The above issue has been solved but right now I’m facing the issue of the accuracy being constant for every epoch.

image

This is the below update code, Is there any error in accuracy calulation?

# Initialize lists to store accuracy values
train_accuracy_history = []
val_accuracy_history = []

# Training loop
best_val_loss = float('inf')
patience = 3
val_loss_history = []
train_loss_history = []
verbose = True

l2_lambda = 0.0001 

# Create a learning rate scheduler
scheduler = optim.lr_scheduler.StepLR(optimizer, step_size=2, gamma=0.6)
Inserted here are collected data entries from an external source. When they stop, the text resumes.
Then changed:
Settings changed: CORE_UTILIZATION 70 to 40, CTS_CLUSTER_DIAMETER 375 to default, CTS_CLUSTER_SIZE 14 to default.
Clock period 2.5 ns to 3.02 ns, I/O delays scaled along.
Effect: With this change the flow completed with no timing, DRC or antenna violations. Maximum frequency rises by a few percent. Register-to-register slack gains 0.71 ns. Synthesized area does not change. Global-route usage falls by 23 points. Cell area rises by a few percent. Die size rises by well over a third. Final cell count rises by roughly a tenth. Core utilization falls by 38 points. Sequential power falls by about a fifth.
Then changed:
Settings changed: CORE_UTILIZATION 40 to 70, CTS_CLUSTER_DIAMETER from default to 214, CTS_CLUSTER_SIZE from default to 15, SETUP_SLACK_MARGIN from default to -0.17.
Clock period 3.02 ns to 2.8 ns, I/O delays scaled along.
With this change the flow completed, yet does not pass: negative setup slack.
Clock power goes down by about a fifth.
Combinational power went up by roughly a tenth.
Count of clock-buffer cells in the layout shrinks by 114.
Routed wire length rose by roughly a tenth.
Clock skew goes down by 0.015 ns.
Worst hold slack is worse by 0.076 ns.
build 67:
==> flow/design.v (excerpt) <==
module SimulatedDevice(
    input[1:0] global_state,
    input sys_clk,
    input rx,
    output tx,
    input turn_left_signal,
    input turn_right_signal,
    input move_forward_signal,
    input move_backward_signal,
    input place_barrier_signal,
    input destroy_barrier_signal,
    input rst,
    input clutch,
    input throttle,
    input brake,
    input power_on,
    input power_off,
    output front_detector,
    output back_detector,
    output left_detector,
    output right_detector,
    output move_backward_light,
    output move_forward_light,
    output turn_left_light,
    output turn_right_light,
    output power_light,
    output reg [2:0] state_light,
    output reg [3:0] moving_light,
    output [7:0] seg1,
    output [7:0] seg2,
    output [7:0] an
    );
==> flow/config.mk <==
export PLATFORM = sky130hd
export DESIGN_NAME = SimulatedDevice
export DESIGN_NICKNAME = SimulatedDevice
export VERILOG_FILES = /design/flow/design.v
export SDC_FILE = /design/flow/constraint.sdc
export NUM_CORES = 4
export LEC_CHECK = 0
export ABC_AREA = 1
export CAP_MARGIN = 0
export CORE_MARGIN = 2
export CORE_UTILIZATION = 72
export CTS_CLUSTER_DIAMETER = 233
export CTS_CLUSTER_SIZE = 48
export PLACE_DENSITY = 0.62
export SETUP_SLACK_MARGIN = -1.06
export SLEW_MARGIN = 20
==> flow/constraint.sdc <==
create_clock -name core_clock -period 13.6 [get_ports {sys_clk}]
set_input_delay 2.7200 -clock core_clock [delete_from_list [all_inputs] [get_ports {sys_clk}]]
set_output_delay 2.7200 -clock core_clock [all_outputs]
set_load 0.01 [all_outputs]
run.sh (not shown) runs the stock make flow with config.mk's settings and CLKGATE_MAP_FILE=.
Build 67 did not finish: a tool error stopped it during 5_1_grt.
Here is what was changed in the inputs of build 25 compared with build 67.
Settings: a deleted CTS_CLUSTER_SIZE that had been 48; a change of CAP_MARGIN from 0 to 20; a change of CORE_UTILIZATION from 72 to 58; a deleted PLACE_DENSITY that had been 0.62; a deleted CTS_CLUSTER_DIAMETER that had been 233; a deleted SETUP_SLACK_MARGIN that had been -1.06; a change of the clock period (ns, I/O delays scaled along) from 13.6 to 17.0.
==> results <==
Looking at the reports, build 25 completed the entire flow and the layout it produced met the timing, design-rule and antenna checks. Taking build 67 as the reference, in build 25 count of H-tree levels built during CTS rose 1, die area rose about 24%, cell row count rose 12%, initial standard-cell utilization of the core fell 14 points.
Modified inputs, build 12 compared to build 25
Settings: changing CORE_UTILIZATION from 58 to 40; removing ABC_AREA (formerly 1); changing the clock period (ns, I/O delays scaled along) from 17.0 to 23.9.
Notes after the runs:
Build 12 was carried through to the last stage, and its layout satisfied the timing, design-rule and antenna checks.
NOTE: period utilization in build 12 exceeds that of build 25
Going from build 25 to build 12, the tightest hold margin was found to have gone down by 0.0055 ns.
Going from build 25 to build 12, global-route track usage on met1 shrinks by 5.6 points.
Compared with build 25, in build 12 smallest setup slack after layout higher, total non-filler cell area in the finished layout higher, overall power of the completed layout lower, global-route usage lower.
Summed negative setup slack over all endpoints of build 12 is on par with build 25.
## design/flow/run.sh

```bash
#!/bin/bash
# the make line also repeats each setting of config.mk as NAME=value (left out here)
make -C /OpenROAD-flow-scripts/flow DESIGN_CONFIG=/design/flow/config.mk WORK_HOME=/design/flow/orfs CLKGATE_MAP_FILE= finish
```

## design/flow/config.mk

```make
export PLATFORM = sky130hd
export DESIGN_NAME = sin_cos
export DESIGN_NICKNAME = sin_cos
export VERILOG_FILES = /design/flow/design.v
export SDC_FILE = /design/flow/constraint.sdc
export NUM_CORES = 4
export LEC_CHECK = 0
export CAP_MARGIN = 20
export CORE_MARGIN = 2
export CORE_UTILIZATION = 68
export SLEW_MARGIN = 20
```

## design/flow/constraint.sdc

```tcl
create_clock -name core_clock -period 6.3 [get_ports {clock}]
set_input_delay 1.2600 -clock core_clock [delete_from_list [all_inputs] [get_ports {clock}]]
set_output_delay 1.2600 -clock core_clock [all_outputs]
set_load 0.01 [all_outputs]
```

## design/flow/design.v

```verilog
`timescale 1ns/1ps
module rotation #(
	parameter DSIZE		= 16
)(
	input				clock,
	input				rst_n,
	input [DSIZE-1:0]	idata,
	input [DSIZE-1:0]	comp,
	output[DSIZE-1:0]	odata,
	output				cmp_rel			 
);
reg [DSIZE-1:0]	data_reg;
always@(posedge clock,negedge rst_n)
	if(~rst_n)	data_reg	<= {DSIZE{1'b0}};
	else begin
		if(comp > idata)
				data_reg	<= idata;
		else	data_reg	<= idata - comp;
	end   
reg 			cmp_reg;
always@(posedge clock)
	cmp_reg		<= !(comp > idata);
assign	odata	= data_reg;
assign	cmp_rel	= cmp_reg;
endmodule
`timescale 1ns/1ps
module shift_add #(
	parameter	DSIZE	= 16,
	parameter	SNUM	= 0
)(
	input				clock	,
	input				en		,
	input [DSIZE-1:0]	X       ,
	input [DSIZE-1:0]	Y       ,
	output[DSIZE-1:0]	Z       
);
reg [DSIZE:0]		data;
always@(posedge clock)
	if(en)	data	<= X + (Y>>SNUM);
	else	data	<= X;
assign	Z = data[DSIZE]? {DSIZE{1'b1}} : data[DSIZE-1:0];
endmodule
`timescale 1ns/1ps
module shift_sub #(
	parameter	DSIZE	= 16,
	parameter	SNUM
)(
	input				clock	,
	input				en		,
	input [DSIZE-1:0]	X		,
	input [DSIZE-1:0]	Y		,
	output[DSIZE-1:0]	Z
);
reg [DSIZE:0]	data;
always@(posedge clock)
	if(en)	data	<= X - (Y>>SNUM);
	else	data	<= X;
assign	Z	= data[DSIZE]? {DSIZE{1'b0}} : data[DSIZE-1:0];
endmodule
`timescale 1ns/1ps
module collect_cos #(
	parameter		DSIZE	= 16,
	parameter		SEL		= 16
)(
	input				clock	,
	input				en		,
	input [DSIZE-1:0]	X		,
	output[DSIZE-1:0]	Y
);
localparam		CSIZE	= DSIZE;
localparam		COS_45_000		=  0.7071 * 2**CSIZE,      
                COS_26_565      =  0.8944 * 2**CSIZE,
                COS_14_036      =  0.9701 * 2**CSIZE,
                COS_7_1250      =  0.9923 * 2**CSIZE,
                COS_3_5763      =  0.9981 * 2**CSIZE,
                COS_1_7899      =  0.9995 * 2**CSIZE,
                COS_0_8952      =  0.9999 * 2**CSIZE,
                COS_0_4476      =  1.0000 * 2**CSIZE,
                COS_0_2238      =  1.0000 * 2**CSIZE,
                COS_0_1119      =  1.0000 * 2**CSIZE,
                COS_0_0560      =  1.0000 * 2**CSIZE,
                COS_0_0280      =  1.0000 * 2**CSIZE,
                COS_0_0140      =  1.0000 * 2**CSIZE,
                COS_0_0070      =  1.0000 * 2**CSIZE,
                COS_0_0035      =  1.0000 * 2**CSIZE,
                COS_0_0017      =  1.0000 * 2**CSIZE,
	            COS_0_0009	    =  1.0000 * 2**CSIZE;
wire [CSIZE:0]	cos_cf [16:0]	;
assign	cos_cf[ 0]	= COS_45_000		;
assign	cos_cf[ 1]	= COS_26_565		;
assign	cos_cf[ 2]	= COS_14_036		;
assign	cos_cf[ 3]	= COS_7_1250		;
assign	cos_cf[ 4]	= COS_3_5763		;
assign	cos_cf[ 5]	= COS_1_7899		;
assign	cos_cf[ 6]	= COS_0_8952		;
assign	cos_cf[ 7]	= COS_0_4476		;
assign	cos_cf[ 8]	= COS_0_2238		;
assign	cos_cf[ 9]	= COS_0_1119		;
assign	cos_cf[10]	= COS_0_0560		;
assign	cos_cf[11]	= COS_0_0280		;
assign	cos_cf[12]	= COS_0_0140		;
assign	cos_cf[13]	= COS_0_0070		;
assign	cos_cf[14]	= COS_0_0035		;
assign	cos_cf[15]	= COS_0_0017		;
assign	cos_cf[16]	= COS_0_0009		;
localparam [4:0]	SM = (SEL > 16)? 16 : SEL; 
reg [DSIZE+CSIZE-1:0]		mul_data;
always@(posedge clock)
	case(SM)
	5'd0	: mul_data	<= en? X * cos_cf[ 0]	: X << CSIZE ;
	5'd1    : mul_data	<= en? X * cos_cf[ 1]   : X << CSIZE ;
    5'd2    : mul_data	<= en? X * cos_cf[ 2]   : X << CSIZE ;
    5'd3    : mul_data	<= en? X * cos_cf[ 3]   : X << CSIZE ;
    5'd4    : mul_data	<= en? X * cos_cf[ 4]   : X << CSIZE ;
    5'd5    : mul_data	<= en? X * cos_cf[ 5]   : X << CSIZE ;
    5'd6    : mul_data	<= en? X * cos_cf[ 6]   : X << CSIZE ;
    5'd7    : mul_data	<= en? X * cos_cf[ 7]   : X << CSIZE ;
    5'd8    : mul_data	<= en? X * cos_cf[ 8]   : X << CSIZE ;
    5'd9    : mul_data	<= en? X * cos_cf[ 9]   : X << CSIZE ;
    5'd10   : mul_data	<= en? X * cos_cf[10]   : X << CSIZE ;
    5'd11   : mul_data	<= en? X * cos_cf[11]   : X << CSIZE ;
    5'd12   : mul_data	<= en? X * cos_cf[12]   : X << CSIZE ;
    5'd13   : mul_data	<= en? X * cos_cf[13]   : X << CSIZE ;
    5'd14   : mul_data	<= en? X * cos_cf[14]   : X << CSIZE ;
	5'd15   : mul_data	<= en? X * cos_cf[15]   : X << CSIZE ;
	5'd16   : mul_data	<= en? X * cos_cf[16]   : X << CSIZE ;  
	default : mul_data	<= X << DSIZE;
	endcase
assign	Y = mul_data[CSIZE+DSIZE-1-:DSIZE];
endmodule
`timescale 1ns/1ps
module sin_cos #(
	parameter	ASIZE	=	16,
	parameter	DSIZE	= 	16,
	parameter	RNUM	= 	16
)(
	input				clock 	,
	input [ASIZE-1:0]	angle   ,
	output[DSIZE-1:0]	cos		,
	output[DSIZE-1:0]	sin		
);
localparam	RSIZE	= (RNUM > 16)? 16 : RNUM;
localparam		Angle_45		= 45*2**     (1*ASIZE)	/90,			 
				Angle_26		= 26.5651*2**(1*ASIZE)	/90,       
				Angle_14		= 14.0362*2**(1*ASIZE)	/90,       
				Angle_7			= 7.1250*2** (1*ASIZE)	/90,        
				Angle_3			= 3.5763*2** (1*ASIZE)	/90,        
				Angle_1_7899	= 1.7899*2** (1*ASIZE)	/90,        
				Angle_0_8952	= 0.8952*2** (1*ASIZE)	/90,        
				Angle_0_4476	= 0.4476*2** (1*ASIZE)	/90,        
				Angle_0_2238	= 0.2238*2** (1*ASIZE)	/90,        
				Angle_0_1119	= 0.1119*2** (1*ASIZE)	/90,
				Angle_0_0560	= 0.0560*2** (1*ASIZE)	/90,
				Angle_0_0280	= 0.0280*2** (1*ASIZE)	/90,    	
                Angle_0_0140    = 0.0140*2** (1*ASIZE)	/90,
                Angle_0_0070    = 0.0070*2** (1*ASIZE)	/90,
                Angle_0_0035    = 0.0035*2** (1*ASIZE)	/90,
                Angle_0_0017    = 0.0017*2** (1*ASIZE)	/90,
                Angle_0_0009    = 0.0009*2** (1*ASIZE)	/90;
wire [ASIZE-1:0]	ANGLE [16:0];
assign	ANGLE [ 0]	= Angle_45				;    
assign	ANGLE [ 1]	= Angle_26	            ;
assign	ANGLE [ 2]	= Angle_14	            ;
assign	ANGLE [ 3]	= Angle_7		        ;
assign	ANGLE [ 4]	= Angle_3		        ;
assign	ANGLE [ 5]	= Angle_1_7899          ;
assign	ANGLE [ 6]	= Angle_0_8952          ;
assign	ANGLE [ 7]	= Angle_0_4476          ;
assign	ANGLE [ 8]	= Angle_0_2238          ;
assign	ANGLE [ 9]	= Angle_0_1119          ;
assign	ANGLE [10]	= Angle_0_0560          ;
assign	ANGLE [11]	= Angle_0_0280          ;
assign	ANGLE [12]	= Angle_0_0140          ;
assign	ANGLE [13]	= Angle_0_0070          ;
assign	ANGLE [14]	= Angle_0_0035          ;
assign	ANGLE [15]	= Angle_0_0017          ;
assign	ANGLE [16]	= Angle_0_0009          ;
wire[ASIZE-1:0]		angle_value	[RSIZE-1:0];
wire[ASIZE-1:0]		angle_rotate_result [RSIZE-1:0];	 
reg [RSIZE-1:0]		rotation_occure;
wire[RSIZE-1:0]		shift_en;			
assign	angle_value[0] = angle;
genvar II;
generate
for(II=0;II<RSIZE;II=II+1)begin:LOOP_BLOCK
rotation #(
	.DSIZE			(ASIZE)
)rotation_inst(
	.clock			(clock						),
	.rst_n          (1'b1						),
	.idata          (angle_value[II]			),
	.comp           (ANGLE[II]					),
	.odata          (angle_rotate_result[II]	),
	.cmp_rel		(shift_en[II]				)
);
if(II != (RSIZE-1))begin
assign	angle_value[II+1]	= angle_rotate_result[II];
end
end
endgenerate
wire[DSIZE:0]	xcoords_value 	[RSIZE-1:0];
wire[DSIZE:0]	ycoords_value	[RSIZE-1:0];
wire[DSIZE:0]	x_shift_result [RSIZE-1:0];
wire[DSIZE:0]	y_shift_result [RSIZE-1:0];
assign	xcoords_value[0]	= 1'b1<<DSIZE;
assign	ycoords_value[0]	= {DSIZE{1'b0}};
generate
for (II = 0;II<RSIZE;II=II+1)begin:SHIFT_BLOCK
shift_sub #(
	.DSIZE		(DSIZE+1		),
	.SNUM 		(II				)
)shift_sub_inst(
	.clock		(clock					),
	.en			(shift_en[II]           ),
	.X			(xcoords_value[II]          ),
	.Y			(ycoords_value[II]          ),
	.Z      	(x_shift_result[II]   )
);
shift_add #(
	.DSIZE		(DSIZE+1		),
	.SNUM 		(II				)
)shift_add_inst(
	.clock		(clock					),
	.en			(shift_en[II]           ),
	.X			(ycoords_value[II]          ),
	.Y			(xcoords_value[II]          ),
	.Z      	(y_shift_result[II]   )
);
if(II != (RSIZE-1))begin
assign	ycoords_value[II+1] = y_shift_result[II];
assign	xcoords_value[II+1]	= x_shift_result[II];
end
end
endgenerate
wire[DSIZE-1:0]		cos_coeff [RSIZE-1:0];
wire[DSIZE-1:0]		cos_coeff_result [RSIZE-1:0];
assign	cos_coeff[0]	= {DSIZE{1'b1}};
generate
for(II=0;II<RSIZE;II=II+1)begin:COS_COEFF_BLOCK
collect_cos #(
	.DSIZE			(DSIZE		),
	.SEL			(II			)
)collect_cos_inst(
	.clock			(clock					),
	.en				(shift_en[II]           ),
	.X				(cos_coeff[II]          ),
	.Y      		(cos_coeff_result[II]   )
);
if(II != (RSIZE-1))begin
assign	 cos_coeff[II+1] = cos_coeff_result[II];
end
end
endgenerate
reg [DSIZE+DSIZE:0]		X_reg,Y_reg;
always@(posedge clock)begin
	X_reg	<=  cos_coeff_result[RSIZE-1][DSIZE-1:0] *  x_shift_result[RSIZE-1][DSIZE-:(DSIZE+1)]; 
	Y_reg	<=  cos_coeff_result[RSIZE-1][DSIZE-1:0] *  y_shift_result[RSIZE-1][DSIZE-:(DSIZE+1)]; 
end
assign	cos	= X_reg[DSIZE+DSIZE-1-:DSIZE];
assign	sin	= Y_reg[DSIZE+DSIZE-1-:DSIZE];
endmodule
```

==> results of run 1 <==
-- metal layers --
layer / track usage, % / up-vias
li1: - / 27300
met5: 0 / -
met2: 54.5 / 1317
met4: 11.0 / 2
met1: 38.1 / 27400
met3: 4.39 / 353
for epoch in range(num_epochs):
    model.train()
    train_loss = 0.0
    correct = 0
    total = 0
    model.to('cuda')

    for batch_data, batch_labels in train_loader:
        
        batch_data = batch_data.to('cuda')
        batch_labels = batch_labels.to('cuda')

        optimizer.zero_grad()

        # Forward pass
        output = model(batch_data)
        
        #batch_labels= batch_labels.float()
        
        batch_labels = batch_labels.view(-1,1)

        # Compute loss
        ce_loss = criterion(output, batch_labels)
        
        l2_reg = 0.0
        for param in model.parameters():
            l2_reg += torch.norm(param, p=2)

        # Combine the cross-entropy loss and L2 regularization term
        loss = ce_loss + l2_lambda * l2_reg

        # Backward pass and optimization
        loss.backward()
        optimizer.step()

        train_loss += loss.item()
        _, predicted = torch.max(output.data, 1)
        
        # Convert predicted to the same data type as batch_labels
        predicted = predicted.to(batch_labels.dtype)
        predicted = predicted.view(-1, 1)
        
#         print("\nbatch_labels",batch_labels)
#         print("predicted",predicted)
        
        total += batch_labels.size(0)
        correct += (predicted == batch_labels).sum().item()
        
#         print("\ntotal",total)
#         print("correct",correct)

    train_loss /= len(train_loader)
    accuracy = correct / total
    train_accuracy_history.append(accuracy)
    train_loss_history.append(train_loss)
    
    
    if verbose: 
        print(f"\nEpoch [{epoch+1}/{num_epochs}] | Train Loss: {train_loss:.4f} | Train Accuracy: {accuracy:.2f}")
        

I tried printing the total and correct values and saw that in every epoch for every step the total and correct are different but for the last one in every epoch the total and correct is same that is total = 20000 and correct = 11473. Because of which the accuracy is staying 57% in every epoch

Not able to rectify the issue here. Kindly help.